# Reapplying again!



## patrick666 (13 Feb 2005)

Tomorrow I am heading to the Barrie CFRC detachment to reapply for 043. I have to get my files transferred from Calgary and everything rehashed. 

Wish me luck!

Is there any chance of being sent to BMQ by summer ? 

Cheers,

Patrick


----------



## Gouki (21 Feb 2005)

Patrick H. said:
			
		

> Tomorrow I am heading to the Barrie CFRC detachment to reapply for 043. I have to get my files transferred from Calgary and everything rehashed.
> 
> Wish me luck!
> 
> ...



From what I've been through, I think you have a better chance of opening your window and flying than going on BMQ by summer.

Not to be harsh, but I had to get my files transfered from 38 CBG and that _alone_ took about 2 1/2 months. Factor in the time for an interview, CFAT (if applicable to you), medical and PT test and the final interview, then the swearing in and the ungodly amount of waiting time in between each phase .. well, I just hope you're the patient type.


----------



## Gouki (21 Feb 2005)

The recruiting for the forces is an utter joke. Just about every serviceman/woman I talk to acknowledge that - even some WO's and MWO's in recruiting itself! It's one of the most screwed up, unorganized aspects of the CF and unfortunately it's almost always the first level of the CF that recruits see.

The Ombudsman had this really nice article about recruiting problems he acknowledges in the CF in the Maple Leaf or whatever that forces newspaper is called. Despite all his articulately phrased words, I've yet to see/hear/feel/spidey sense anything being done about it.

My suggestion to you is to do what I am going to do.

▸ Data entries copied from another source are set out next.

$ cat src/rtl/owdm_if.sv
// owdm_if: valid/ready channels carrying a cmd_t or a res_t payload.
// Depends on owdm_pkg for payload types.
interface owdm_cmd_if;
  logic valid;
  logic ready;
  owdm_pkg::cmd_t data;
  modport source (output valid, output data, input ready);
  modport sink (input valid, input data, output ready);
endinterface


$ cat src/rtl/owdm_front.sv
// owdm_front: accepts commands, drops repeats, queues jobs with current angles.
// Depends on owdm_pkg, owdm_if.
module owdm_front (
  input  logic clk_i,
  input  logic rst_ni,
  owdm_cmd_if.sink cmd,
  input  logic [3:0][8:0] ang_i,
  output logic job_valid_o,
  output owdm_pkg::job_t job_o,
  input  logic job_ready_i
);
  import owdm_pkg::*;
  logic [8:0] last_h_q;
  logic [7:0] last_s_q, last_c_q;
  job_t q_q [2];
  logic [1:0] cnt_q;
  logic wp_q, rp_q;
  logic acc, rep, push, pop;
  job_t nj;

  assign cmd.ready = (cnt_q != 2'd2);
  assign acc = cmd.valid && cmd.ready;
  assign rep = (cmd.data.heading == last_h_q) && (cmd.data.drive_speed == last_s_q)
    && (cmd.data.turn_correction == last_c_q);
  assign push = acc && !rep;
  assign pop = job_valid_o && job_ready_i;
  assign job_valid_o = (cnt_q != 2'd0);
  assign job_o = q_q[rp_q];

  always_comb begin
    nj.speed = cmd.data.drive_speed;
    nj.corr = cmd.data.turn_correction;
    for (int i = 0; i < WheelCount; i++) begin
      // cos(a+90-h): angle index kept mod 360 on 11 bits
      logic [10:0] a, b;
      a = {2'b0, ang_i[i]};
      if (a >= 11'd360) a = a - 11'd360;
      b = {2'b0, cmd.data.heading};
      if (b >= 11'd360) b = b - 11'd360;
      a = a + 11'd450 - b;
      if (a >= 11'd360) a = a - 11'd360;
      if (a >= 11'd360) a = a - 11'd360;
      nj.ang[i] = a[8:0];
    end
  end

  always_ff @(posedge clk_i or negedge rst_ni) begin
    if (!rst_ni) begin
      last_h_q <= '0; last_s_q <= '0; last_c_q <= '0;
      cnt_q <= '0; wp_q <= 1'b0; rp_q <= 1'b0;
    end else begin
      if (acc) begin
        last_h_q <= cmd.data.heading;
        last_s_q <= cmd.data.drive_speed;
        last_c_q <= cmd.data.turn_correction;
      end
      if (push) wp_q <= ~wp_q;
      if (pop) rp_q <= ~rp_q;
      cnt_q <= cnt_q + {1'b0, push} - {1'b0, pop};
    end
  end

  always_ff @(posedge clk_i) begin
    if (push) q_q[wp_q] <= nj;
  end
endmodule

$ cat src/flat_wrapper.sv
// flat-port wrapper written by rule: the top's interface ports become plain ports
module owdm_front_flat import owdm_pkg::*;
  (clk_i, rst_ni, ang_i, job_valid_o, job_o, job_ready_i, cmd_valid, cmd_data, cmd_ready);
  owdm_cmd_if cmd_i ();
  input  logic clk_i;
  input  logic rst_ni;
  input  logic [3:0][8:0] ang_i;
  output logic job_valid_o;
  output owdm_pkg::job_t job_o;
  input  logic job_ready_i;
  input wire logic [$bits(cmd_i.valid)-1:0] cmd_valid;
  input wire logic [$bits(cmd_i.data)-1:0] cmd_data;
  output wire logic [$bits(cmd_i.ready)-1:0] cmd_ready;
  assign cmd_i.valid = cmd_valid;
  assign cmd_i.data = cmd_data;
  assign cmd_ready = cmd_i.ready;
  owdm_front u_core (.clk_i(clk_i), .rst_ni(rst_ni), .cmd(cmd_i), .ang_i(ang_i), .job_valid_o(job_valid_o), .job_o(job_o), .job_ready_i(job_ready_i));
endmodule
$ cat config.mk
export PLATFORM = sky130hd
export DESIGN_NAME = owdm_front_flat
export DESIGN_NICKNAME = d
export VERILOG_FILES = /design/src/rtl/owdm_pkg.sv /design/src/rtl/owdm_if.sv /design/src/rtl/owdm_front.sv /design/src/flat_wrapper.sv
export SDC_FILE = /design/constraint.sdc
export NUM_CORES = 1
export LEC_CHECK = 0
export ABC_AREA = 0
export BUFFER_PORTS_ARGS = -buffer_cell sky130_fd_sc_hd__buf_2
export CAP_MARGIN = 20
export CORE_MARGIN = 10
export CORE_UTILIZATION = 35
export CTS_BUF_LIST = sky130_fd_sc_hd__clkbuf_4
export DETAILED_ROUTE_END_ITERATION = 10
export PLACE_DENSITY = 0.6
export SETUP_SLACK_MARGIN = 0.05
export SLEW_MARGIN = 20
export SYNTH_ARGS = -nofsm -noshare
export SYNTH_HDL_FRONTEND = slang
export SYNTH_SLANG_ARGS = --single-unit
$ cat constraint.sdc
create_clock -name clk_i -period 4.15 [get_ports clk_i]
set_clock_uncertainty 0.1 [all_clocks]
set_input_delay 0 -clock clk_i [delete_from_list [all_inputs] [get_ports clk_i]]
set_output_delay 0 -clock clk_i [all_outputs]
set_load 0.005 [all_outputs]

Once you're in and you sign on that dotted line, send the Ombudsman a strongly worded letter letting him know what you think of the recruiting process. I know I will.


----------



## Paish (21 Feb 2005)

I actually found all the recruiting staff to be freindly and efficent in my dealings, please dont paint everyone with the same brush, i am sure they all try to the best of their abilities!!


----------



## Torlyn (21 Feb 2005)

Patrick H. said:
			
		

> Yeah, I had my application SENT back to me because there this wrong, and that wrong, and am still wainting for it again. I didn't know it was such a pain in the ass to get into the CF. Do they save the dumbest soldiers for the CFRC?
> 
> I bet so many people just give up because it's so friggin' annoying sometimes.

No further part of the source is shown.